Time Space Existence: Architect Dirk Hebel on Designing for Disassembly and Cultivated Materials

Time Space Existence: Architect Dirk Hebel on Designing for Disassembly and Cultivated Materials

“We define our profession as architects as a combination between design and research,” says Dirk Hebel of ETH Zürich, a university specializing in engineering, science, technology and mathematics in the heart of Switzerland. The architect was interviewed by architectural movie makers PLANE–SITE as part of the “Time Space Existence” collateral exhibition at La Biennale di Venezia 2016, opening up a fascinating debate over the presumed permanence of architecture and challenging all our preconceptions about the life-cycle of buildings.

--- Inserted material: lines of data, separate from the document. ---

**src/hdl/digit_pkg.sv**
```systemverilog
package digit_pkg;

    // ------------------------------------------------------------------------
    // grid and classifier constants
    // ------------------------------------------------------------------------
    localparam int GRID        = 28;           // bitmap side, cells
    localparam int GRID_CELLS  = GRID * GRID;  // 784 bits
    localparam int NUM_CLASSES = 10;           // one bit per digit
    localparam int LUMA_THRESH = 400;          // dark pixel below this

    // ------------------------------------------------------------------------
    // pixel and sync types
    // ------------------------------------------------------------------------
    typedef struct packed {
        logic [4:0] red;
        logic [5:0] green;
        logic [4:0] blue;
    } rgb565_t;

    // camera side, 18 bits
    typedef struct packed {
        logic    vsync;   // high through active frame
        logic    de;      // active pixel
        rgb565_t pixel;
    } cam_pixel_t;

    typedef struct packed {
        logic hs;
        logic vs;
        logic de;
    } video_sync_t;

    typedef struct packed {
        logic [7:0] red;
        logic [7:0] green;
        logic [7:0] blue;
    } rgb888_t;

    typedef logic [GRID_CELLS-1:0]  digit_bitmap_t;  // bit row*GRID+col
    typedef logic [NUM_CLASSES-1:0] class_vec_t;     // bit k = strip cell k

    // luma field: top ten bits of the red/blue swapped word,
    // i.e. blue then green[5:1]
    function automatic logic [9:0] luma_of(rgb565_t p);
        logic [15:0] swapped;
        swapped = {p.blue, p.green, p.red};
        return swapped[15:6];
    endfunction

endpackage

```
**src/hdl/cam_sampler.sv**
```systemverilog
`timescale 1ns/1ps

module cam_sampler #(
    parameter int CAM_CELL_SHIFT = 4
) (
    input  logic                    video_clk,
    input  logic                    rst_n,
    input  digit_pkg::cam_pixel_t   cam_in,
    input  logic                    link_idle,
    output digit_pkg::digit_bitmap_t digit_img,
    output logic                    frame_latched
);
    import digit_pkg::*;

    localparam int CELL_MASK = (1 << CAM_CELL_SHIFT) - 1;

    logic          prev_de;
    logic          prev_vsync;
    logic [11:0]   cam_x;       // de cycles in line
    logic [10:0]   cam_y;       // lines in frame
    logic          sample_hit;
    logic          dark;
    logic          vsync_fall;
    digit_bitmap_t bin_shr;     // raster-order samples

    // ------------------------------------------------------------------------
    // column / line counters
    // ------------------------------------------------------------------------
    always_ff @(posedge video_clk or negedge rst_n) begin
        if (!rst_n) begin
            prev_de    <= 1'b0;
            prev_vsync <= 1'b0;
            cam_x      <= '0;
            cam_y      <= '0;
        end else begin
            prev_de    <= cam_in.de;
            prev_vsync <= cam_in.vsync;
            cam_x      <= cam_in.de ? cam_x + 12'd1 : 12'd0;
            if (!cam_in.vsync) begin
                cam_y <= '0;                    // blanking
            end else if (prev_de && !cam_in.de) begin
                cam_y <= cam_y + 11'd1;         // end of line
            end
        end
    end

    // thinning: grid-aligned pixel inside the 28x28 window
    assign sample_hit = cam_in.de
                     && ((cam_x & CELL_MASK) == 0)
                     && ((cam_y & CELL_MASK) == 0)
                     && ((cam_x >> CAM_CELL_SHIFT) < GRID)
                     && ((cam_y >> CAM_CELL_SHIFT) < GRID);

    assign dark       = luma_of(cam_in.pixel) < LUMA_THRESH;
    assign vsync_fall = prev_vsync && !cam_in.vsync;

    // new bit enters at the top, first sample drifts down to bit 0
    always_ff @(posedge video_clk) begin
        if (sample_hit) begin
            bin_shr <= {dark, bin_shr[GRID_CELLS-1:1]};
        end
    end

    // ------------------------------------------------------------------------
    // frame latch, skipped while the handshake is open
    // ------------------------------------------------------------------------
    always_ff @(posedge video_clk or negedge rst_n) begin
        if (!rst_n) begin
            digit_img     <= '0;
            frame_latched <= 1'b0;
        end else begin
            frame_latched <= 1'b0;
            if (vsync_fall && link_idle) begin
                digit_img     <= bin_shr;
                frame_latched <= 1'b1;          // kicks class_link
            end
        end
    end

endmodule

```
**src/hdl/class_link.sv**
```systemverilog
`timescale 1ns/1ps

module class_link (
    input  logic                  video_clk,
    input  logic                  rst_n,
    input  logic                  frame_latched,
    output logic                  img_req,
    input  logic                  img_ack,
    input  digit_pkg::class_vec_t class_in,
    output digit_pkg::class_vec_t class_result,
    output logic                  link_idle
);
    import digit_pkg::*;

    // four-phase requester states
    typedef enum logic [1:0] {
        ST_IDLE,    // req low, ack low
        ST_REQ,     // req high until ack
        ST_DROP     // req low, wait for ack to fall
    } link_state_t;

    link_state_t state;

    always_ff @(posedge video_clk or negedge rst_n) begin
        if (!rst_n) begin
            state        <= ST_IDLE;
            class_result <= '0;
        end else begin
            case (state)
                ST_IDLE: begin
                    if (frame_latched) begin
                        state <= ST_REQ;
                    end
                end
                ST_REQ: begin
                    if (img_ack) begin
                        class_result <= class_in;   // valid with ack
                        state        <= ST_DROP;
                    end
                end
                ST_DROP: begin
                    if (!img_ack) begin
                        state <= ST_IDLE;
                    end
                end
                default: state <= ST_IDLE;
            endcase
        end
    end

    assign img_req   = (state == ST_REQ);
    assign link_idle = (state == ST_IDLE) && !img_ack;  // both wires low

endmodule

```
**src/hdl/video_timing.sv**
```systemverilog
`timescale 1ns/1ps

module video_timing #(
    parameter int H_ACTIVE = 1280,
    parameter int H_FRONT  = 110,
    parameter int H_SYNC   = 40,
    parameter int H_BACK   = 220,
    parameter int V_ACTIVE = 720,
    parameter int V_FRONT  = 5,
    parameter int V_SYNC   = 5,
    parameter int V_BACK   = 20
) (
    input  logic                   video_clk,
    input  logic                   rst_n,
    output digit_pkg::video_sync_t raw_sync,
    output logic [11:0]            pix_x,
    output logic [10:0]            pix_y
);
    import digit_pkg::*;

    localparam int H_TOTAL   = H_ACTIVE + H_FRONT + H_SYNC + H_BACK;
    localparam int V_TOTAL   = V_ACTIVE + V_FRONT + V_SYNC + V_BACK;
    localparam int H_SYNC_ON = H_ACTIVE + H_FRONT;   // sync after front porch
    localparam int V_SYNC_ON = V_ACTIVE + V_FRONT;

    logic [11:0] h_cnt;
    logic [10:0] v_cnt;

    // ------------------------------------------------------------------------
    // raster counters, active area first
    // ------------------------------------------------------------------------
    always_ff @(posedge video_clk or negedge rst_n) begin
        if (!rst_n) begin
            h_cnt <= '0;
            v_cnt <= '0;
        end else if (h_cnt == H_TOTAL - 1) begin
            h_cnt <= '0;
            if (v_cnt == V_TOTAL - 1) begin
                v_cnt <= '0;                    // wrap frame
            end else begin
                v_cnt <= v_cnt + 11'd1;
            end
        end else begin
            h_cnt <= h_cnt + 12'd1;
        end
    end

    // sync decode, all active high
    always_comb begin
        raw_sync.de = (h_cnt < H_ACTIVE) && (v_cnt < V_ACTIVE);
        raw_sync.hs = (h_cnt >= H_SYNC_ON) && (h_cnt < H_SYNC_ON + H_SYNC);
        raw_sync.vs = (v_cnt >= V_SYNC_ON) && (v_cnt < V_SYNC_ON + V_SYNC);
    end

    // coordinates only meaningful while de
    assign pix_x = h_cnt;
    assign pix_y = v_cnt;

endmodule

```
**src/hdl/overlay_mixer.sv**
```systemverilog
`timescale 1ns/1ps

module overlay_mixer #(
    parameter int DISP_CELL_SHIFT = 4,
    parameter int BIN_X           = 50,
    parameter int BIN_Y           = 1,
    parameter int CLASS_X         = 1,
    parameter int CLASS_Y         = 18
) (
    input  logic                     video_clk,
    input  logic                     rst_n,
    input  digit_pkg::video_sync_t   raw_sync,
    input  logic [11:0]              pix_x,
    input  logic [10:0]              pix_y,
    input  digit_pkg::digit_bitmap_t digit_img,
    input  digit_pkg::class_vec_t    class_result,
    output digit_pkg::video_sync_t   video_sync,
    output digit_pkg::rgb888_t       video_rgb
);
    import digit_pkg::*;

    localparam int CLASS_SHIFT = DISP_CELL_SHIFT + 1;  // strip cells twice as big

    logic [11:0] bin_cx;        // bitmap cell coords
    logic [10:0] bin_cy;
    logic [11:0] cls_cx;        // strip cell coords
    logic [10:0] cls_cy;
    logic        in_bin;
    logic        in_cls;
    logic [4:0]  bin_row;
    logic [4:0]  bin_col;
    logic [9:0]  bin_idx;
    logic [3:0]  cls_idx;
    logic        cell_on;
    rgb888_t     rgb_next;

    // ------------------------------------------------------------------------
    // region tests
    // ------------------------------------------------------------------------
    assign bin_cx = pix_x >> DISP_CELL_SHIFT;
    assign bin_cy = pix_y >> DISP_CELL_SHIFT;
    assign cls_cx = pix_x >> CLASS_SHIFT;
    assign cls_cy = pix_y >> CLASS_SHIFT;

    assign in_bin = (bin_cx >= BIN_X) && (bin_cx < BIN_X + GRID)
                 && (bin_cy >= BIN_Y) && (bin_cy < BIN_Y + GRID);
    assign in_cls = (cls_cx >= CLASS_X) && (cls_cx < CLASS_X + NUM_CLASSES)
                 && (cls_cy == CLASS_Y);   // one cell high

    // offsets into bitmap / strip, only valid inside their region
    assign bin_row = 5'(bin_cy - 11'(BIN_Y));
    assign bin_col = 5'(bin_cx - 12'(BIN_X));
    assign bin_idx = 10'(bin_row) * 10'(GRID) + 10'(bin_col);
    assign cls_idx = 4'(cls_cx - 12'(CLASS_X));

    // ------------------------------------------------------------------------
    // pixel select
    // ------------------------------------------------------------------------
    always_comb begin
        cell_on  = 1'b0;
        rgb_next = '0;                          // black outside de
        if (raw_sync.de) begin
            if (in_bin) begin                   // bitmap wins over strip
                cell_on  = digit_img[bin_idx];
                rgb_next = {24{cell_on}};
            end else if (in_cls) begin
                cell_on  = class_result[cls_idx];
                rgb_next = {24{cell_on}};
            end else begin
                // gradient background
                rgb_next.red   = pix_x[7:0];
                rgb_next.green = pix_y[7:0];
                rgb_next.blue  = 8'hff;
            end
        end
    end

    // colour and sync leave together, one cycle behind raw timing
    always_ff @(posedge video_clk or negedge rst_n) begin
        if (!rst_n) begin
            video_sync <= '0;
            video_rgb  <= '0;
        end else begin
            video_sync <= raw_sync;
            video_rgb  <= rgb_next;
        end
    end

endmodule

```
**src/hdl/digit_overlay_top.sv**
```systemverilog
`timescale 1ns/1ps

module digit_overlay_top #(
    parameter int CAM_CELL_SHIFT  = 4,
    parameter int DISP_CELL_SHIFT = 4,
    parameter int BIN_X           = 50,
    parameter int BIN_Y           = 1,
    parameter int CLASS_X         = 1,
    parameter int CLASS_Y         = 18,
    parameter int H_ACTIVE        = 1280,
    parameter int H_FRONT         = 110,
    parameter int H_SYNC          = 40,
    parameter int H_BACK          = 220,
    parameter int V_ACTIVE        = 720,
    parameter int V_FRONT         = 5,
    parameter int V_SYNC          = 5,
    parameter int V_BACK          = 20
) (
    input  logic                     video_clk,
    input  logic                     rst_n,
    input  digit_pkg::cam_pixel_t    cam_in,
    output logic                     img_req,
    input  logic                     img_ack,
    input  digit_pkg::class_vec_t    class_in,
    output digit_pkg::digit_bitmap_t digit_img,
    output digit_pkg::video_sync_t   video_sync,
    output digit_pkg::rgb888_t       video_rgb
);
    import digit_pkg::*;

    logic        link_idle;
    logic        frame_latched;
    class_vec_t  class_result;
    video_sync_t raw_sync;
    logic [11:0] pix_x;
    logic [10:0] pix_y;

    // ------------------------------------------------------------------------
    // capture side
    // ------------------------------------------------------------------------
    cam_sampler #(
        .CAM_CELL_SHIFT (CAM_CELL_SHIFT)
    ) i_cam_sampler (
        .video_clk     (video_clk),
        .rst_n         (rst_n),
        .cam_in        (cam_in),
        .link_idle     (link_idle),
        .digit_img     (digit_img),
        .frame_latched (frame_latched)
    );

    class_link i_class_link (
        .video_clk     (video_clk),
        .rst_n         (rst_n),
        .frame_latched (frame_latched),
        .img_req       (img_req),
        .img_ack       (img_ack),
        .class_in      (class_in),
        .class_result  (class_result),
        .link_idle     (link_idle)
    );

    // ------------------------------------------------------------------------
    // display side
    // ------------------------------------------------------------------------
    video_timing #(
        .H_ACTIVE (H_ACTIVE), .H_FRONT (H_FRONT), .H_SYNC (H_SYNC), .H_BACK (H_BACK),
        .V_ACTIVE (V_ACTIVE), .V_FRONT (V_FRONT), .V_SYNC (V_SYNC), .V_BACK (V_BACK)
    ) i_video_timing (
        .video_clk (video_clk),
        .rst_n     (rst_n),
        .raw_sync  (raw_sync),
        .pix_x     (pix_x),
        .pix_y     (pix_y)
    );

    overlay_mixer #(
        .DISP_CELL_SHIFT (DISP_CELL_SHIFT),
        .BIN_X           (BIN_X),
        .BIN_Y           (BIN_Y),
        .CLASS_X         (CLASS_X),
        .CLASS_Y         (CLASS_Y)
    ) i_overlay_mixer (
        .video_clk    (video_clk),
        .rst_n        (rst_n),
        .raw_sync     (raw_sync),
        .pix_x        (pix_x),
        .pix_y        (pix_y),
        .digit_img    (digit_img),
        .class_result (class_result),
        .video_sync   (video_sync),
        .video_rgb    (video_rgb)
    );

endmodule

```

“Right now in the studio, we are testing the idea of designing for disassembly. The architect should not, anymore, only be thinking about the construction. We are thinking in the design process about how to deconstruct the building and take the materials back to a system — or to a circular economy — where they can be reused or recycled, and kept running in a circular mentality.”

Hebel also gives insight in the university’s explorations of “cultivated materials,” building elements that are not mined but rather grown. “The benefit of that would be that the question of materials is no longer bound to a source that is located in one or several spots on the earth, but that you can grow your own material at any spot, at any time.”

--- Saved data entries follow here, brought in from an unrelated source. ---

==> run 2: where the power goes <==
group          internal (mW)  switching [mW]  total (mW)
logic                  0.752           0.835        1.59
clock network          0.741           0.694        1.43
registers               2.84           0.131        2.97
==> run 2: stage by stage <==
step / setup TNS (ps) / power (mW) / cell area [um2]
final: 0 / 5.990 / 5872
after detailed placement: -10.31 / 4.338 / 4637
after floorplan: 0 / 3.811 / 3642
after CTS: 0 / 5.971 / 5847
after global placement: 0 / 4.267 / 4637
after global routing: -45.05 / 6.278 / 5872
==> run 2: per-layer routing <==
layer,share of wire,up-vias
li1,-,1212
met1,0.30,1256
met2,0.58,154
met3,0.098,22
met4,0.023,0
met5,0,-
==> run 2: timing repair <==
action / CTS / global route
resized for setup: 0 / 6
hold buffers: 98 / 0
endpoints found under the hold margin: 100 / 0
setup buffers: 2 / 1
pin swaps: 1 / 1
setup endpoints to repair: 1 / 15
--- src/rtl/dma_pkg.sv ---
package dma_pkg;

    // bus widths
    localparam int ADDR_BITS = 32;
    localparam int DATA_BITS = 32;
    // len field holds beats minus one
    localparam int LEN_BITS = 8;

    localparam int MAX_BURST = 16;
    localparam int BURST_BYTES = MAX_BURST * 4;

    localparam int MEM_WORDS = 1024;
    localparam int MEM_ADDR_BITS = $clog2(MEM_WORDS);

    // shared by ar and aw
    typedef struct packed {
        logic                 valid;
        logic [ADDR_BITS-1:0] addr;
        logic [LEN_BITS-1:0]  len;
    } addr_chan_t;

    typedef struct packed {
        logic                 valid;
        logic [DATA_BITS-1:0] data;
        logic                 last;
    } rdata_chan_t;

    typedef struct packed {
        logic                 valid;
        logic [DATA_BITS-1:0] data;
        logic                 last;
    } wdata_chan_t;

    // every response is okay, so only valid travels
    typedef struct packed {
        logic valid;
    } bresp_chan_t;

    typedef struct packed {
        addr_chan_t  ar;
        addr_chan_t  aw;
        wdata_chan_t w;
        logic        rready;
        logic        bready;
    } m2s_t;

    typedef struct packed {
        logic        arready;
        logic        awready;
        logic        wready;
        rdata_chan_t r;
        bresp_chan_t b;
    } s2m_t;

    typedef enum logic [2:0] {
        IDLE, CHECK, AR_CH, AW_CH, BUSY, B_CH, FIN
    } dma_state_e;

    typedef enum logic [1:0] {
        H_IDLE, H_ADDR, H_DATA, H_RESP
    } host_state_e;

    typedef enum logic [1:0] {
        NONE, DMA, HOST
    } arb_owner_e;

endpackage

--- src/rtl/bus_arbiter.sv ---
`timescale 1ns/100ps

module bus_arbiter (
    input  logic          clk,
    input  logic          rst,
    input  dma_pkg::m2s_t dma_i,
    output dma_pkg::s2m_t dma_o,
    input  dma_pkg::m2s_t host_i,
    output dma_pkg::s2m_t host_o,
    output dma_pkg::m2s_t mem_o,
    input  dma_pkg::s2m_t mem_i
);

    dma_pkg::arb_owner_e owner_r;

    // dma holds the most recent grant
    logic last_dma_r;
    logic aw_seen_r;
    logic dma_req;
    logic host_req;
    logic rd_done;
    logic release_own;

    assign dma_req  = dma_i.ar.valid || dma_i.aw.valid;
    assign host_req = host_i.ar.valid || host_i.aw.valid;

    // a read-only transaction ends on its last r beat
    assign rd_done = mem_i.r.valid && mem_o.rready && mem_i.r.last
                  && !aw_seen_r && !mem_o.aw.valid;
    assign release_own = (mem_i.b.valid && mem_o.bready) || rd_done;

    always_ff @(posedge clk or posedge rst) begin
        if (rst) begin
            owner_r    <= dma_pkg::NONE;
            last_dma_r <= 1'b0;
            aw_seen_r  <= 1'b0;
        end else if (owner_r == dma_pkg::NONE) begin
            // tie goes to the master granted less recently
            if (dma_req && (!host_req || !last_dma_r)) begin
                owner_r    <= dma_pkg::DMA;
                last_dma_r <= 1'b1;
            end else if (host_req) begin
                owner_r    <= dma_pkg::HOST;
                last_dma_r <= 1'b0;
            end
        end else if (release_own) begin
            owner_r   <= dma_pkg::NONE;
            aw_seen_r <= 1'b0;
        end else if (mem_o.aw.valid && mem_i.awready) begin
            aw_seen_r <= 1'b1;
        end
    end

    // non-owner sees an idle bus
    always_comb begin
        mem_o  = '0;
        dma_o  = '0;
        host_o = '0;
        case (owner_r)
            dma_pkg::DMA: begin
                mem_o = dma_i;
                dma_o = mem_i;
            end
            dma_pkg::HOST: begin
                mem_o  = host_i;
                host_o = mem_i;
            end
            default: begin
                mem_o = '0;
            end
        endcase
    end

endmodule

--- config.mk ---
export PLATFORM = sky130hd
export DESIGN_NAME = bus_arbiter
export DESIGN_NICKNAME = d
export VERILOG_FILES = /design/src/rtl/dma_pkg.sv /design/src/rtl/bus_arbiter.sv
export SDC_FILE = /design/constraint.sdc
export NUM_CORES = 1
export LEC_CHECK = 0
export BUFFER_PORTS_ARGS = -buffer_cell sky130_fd_sc_hd__buf_4
export CORE_AREA = 2 2 181 183
export DETAILED_ROUTE_END_ITERATION = 12
export DIE_AREA = 0 0 183 185
export PLACE_DENSITY = 0.41
export SYNTH_ARGS = -nofsm -noshare
export SYNTH_HDL_FRONTEND = slang
export SYNTH_SLANG_ARGS = --single-unit
--- constraint.sdc ---
create_clock -name clk -period 1.84 [get_ports clk]
set_input_delay 0.184 -clock clk [delete_from_list [all_inputs] [get_ports clk]]
set_output_delay 0.184 -clock clk [all_outputs]
set_load 0.05 [all_outputs]
==> run_results.csv, run 1 <==
group,metric,value,unit
logic_synthesis,synth.area.top_cells,"a22oi_1 34%, nor2b_1 28%, and2_1 18%",
logic_synthesis,netlist_instances,387,
power_and_ir_drop,p_total,0.0209,W
placed_design,globalplace.congestion,0.722,
grt,grt_pass1_wl,34900,um
placed_design,hpwlAfterDp,18700,um
cts,cts_tree,"yes",
timing,hold_viol_final,0,
cts,numCtsBuffers,3,
floorplan,core,0.0320,mm2
grt,antenna_found_initial,1,
worst_setup_path,cp_num_buf_inv,5,
final_layout,n_antenna_cell,0,
cts,htree_num_levels,1,
grt,grt_pass1_vias,5118,
logic_synthesis,syn-cell-area,0.00260,mm2
logic_synthesis,synth_xor_xnor_area_share,0,%
floorplan,fp.dieH,185,um
detailed_routing,routed_wl,28300,um
worst_setup_path,worstPathCellList,"inv_2 > ha_4 > buf_4 > buf_12 > clkbuf_16 > a22oi_2 > nor2b_2 > buf_6",
worst_setup_path,cp-start-kind,"register",
detailed_routing,viasPerCell,3.98,
cts,clk_latency,230,ps
timing,tightest_slew,298,ps
logic_synthesis,synth.ff_latch_count,4,
detailed_routing,dr.first_iter.drc_count,118,
worst_setup_path,worstSetupPathType,"register to primary output",
timing,min_period,1990,ps
grt,grt_usage,14.2,%
grt,grt_max_degree,50,
logic_synthesis,synth_nets,666,
cts,clock-sinks,4,
detailed_routing,vias,5124,
logic_synthesis,synthMuxAreaShare,0,%
final_layout,syn2layout_area_growth,278,%
timing,report.final.slew_viol_count,0,
worst_setup_path,crit_family,"buffers and inverters",
cts,root_buffer,"clkbuf_16",
timing,rsz0062_at_grt,"true",
logic_synthesis,synthAdderAreaFrac,1.44,%
logic_synthesis,yosysTopAreaCell,"a22oi_1",
timing,fmax,503,MHz
floorplan,row_count,66,
worst_setup_path,cp_max_fo,12,
grt,grt-ovfl-total,0,
final_layout,drive_gt1_share,91.4,%
detailed_routing,dr.pass1.iters,4,
logic_synthesis,synthSimpleGateAreaFrac,49.6,%
detailed_routing,drcViolationCount,0,
logic_synthesis,syn_avg_cell_area,6.72,um2
final_layout,final_cell_mix,"294 x buf_4, 138 x buf_6, 97 x a22oi_2, 75 x nor2b_2, 61 x buf_8",
logic_synthesis,synth_compound_area_share,36.4,%
final_layout,mostFrequentLayoutCell,"buf_4",
run,maxCapViolations,0,
timing,fin_setup_tns,-9390,ps
detailed_routing,wl_per_cell,21.9,um
detailed_routing,ant_nets,0,
timing,setup_viol_count_final,160,
power_and_ir_drop,vdd_drop_max,0.884,mV
floorplan,dieArea,0.0339,mm2
logic_synthesis,synth_top_family_by_area,"simple AND/OR/NAND/NOR gates",
floorplan,die_w,183,um
outcome,violations,"negative setup slack",
worst_setup_path,cpPeakStageDelay,410,ps
outcome,status,"complete, but fails checks",
timing,finClkSkew,4.70,ps
worst_setup_path,crit_path_top_delay_cell,"dfrtp_1",
placed_design,dp_slack,-11.5,ps
floorplan,io_pins,470,
placed_design,port_buffers,469,
logic_synthesis,yosysSeqAreaShare,3.85,%
power_and_ir_drop,cellPowerDensity,2130,mW/mm2
logic_synthesis,synth.top_cell.area_share,33.5,%
worst_setup_path,worstPathRequired,1660,ps
worst_setup_path,critPathArrivalTime,1800,ps
cts,path_clk_slew,30,ps
power_and_ir_drop,p_leak,4.31,nW
worst_setup_path,worstSetupEndpointType,"primary output",
final_layout,nNetsFinal,1161,
floorplan,initial_core_util,8.11,%
timing,final.setup.worst_slack,-148,ps
logic_synthesis,synth_cell_type_count,23,
logic_synthesis,yosysWarnings,0,
timing,relSlewSlack,80.2,%
timing,fin_crit_sh,108,%
min_path,hold_class,"input port to register",
cts,clockBufferDepth,2,
<file path="config.mk">
export PLATFORM = sky130hd
export DESIGN_NAME = fetch_top
export DESIGN_NICKNAME = d
export VERILOG_FILES = /design/src/fetch_pkg.sv /design/src/mem_read_if.sv /design/src/program_ram.sv /design/src/page_walker.sv /design/src/signature_fetcher.sv /design/src/uart_serializer.sv /design/src/uart_tx_buffer.sv /design/src/fetch_top.sv
export SDC_FILE = /design/constraint.sdc
export NUM_CORES = 1
export LEC_CHECK = 0
export BUFFER_PORTS_ARGS = -buffer_cell sky130_fd_sc_hd__clkbuf_2
export CAP_MARGIN = 10
export CORE_UTILIZATION = 60
export DETAILED_ROUTE_END_ITERATION = 6
export GPL_ROUTABILITY_DRIVEN = 0
export GPL_TIMING_DRIVEN = 0
export HOLD_SLACK_MARGIN = 0.15
export MAX_ROUTING_LAYER = met4
export PLACE_DENSITY = 0.82
export SYNTH_ARGS = -nofsm -noshare
export SYNTH_HDL_FRONTEND = slang
export SYNTH_SLANG_ARGS = --single-unit
</file>
<file path="constraint.sdc">
create_clock -name clk -period 4.25 [get_ports clk]
set_clock_uncertainty 0.15 [all_clocks]
set_input_delay 0.85 -clock clk [delete_from_list [all_inputs] [get_ports clk]]
set_output_delay 0.85 -clock clk [all_outputs]
set_load 0.1 [all_outputs]
</file>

“We are interested in materials that are produced with bacteria, for example, materials that are created or grown out of mushroom mycelium,” continues Hebel. “We are very much interested in having plants as part of our portfolio of architects, and making these materials that can be created out of them usable and applicable in architectural practice.”

Hebel hopes the university’s Future Cities Laboratory can harness these prototypical materials to benefit global cities experiencing rapid urbanization. As part of this, the Lab is undertaking what it calls “vernacular research,” looking at architecture and construction techniques that are peculiar to specific localities and learning from the successes of these practices, especially in developing nations.

“It is not the image of vernacular architecture we are interested in,” Hebel emphasizes. “We are interested in the functions that these vernacular architectures hold. We are looking at the material level of architecture, the capacity to shelter from sun, to shelter from rain, to create community, to build communities and not necessarily objects.”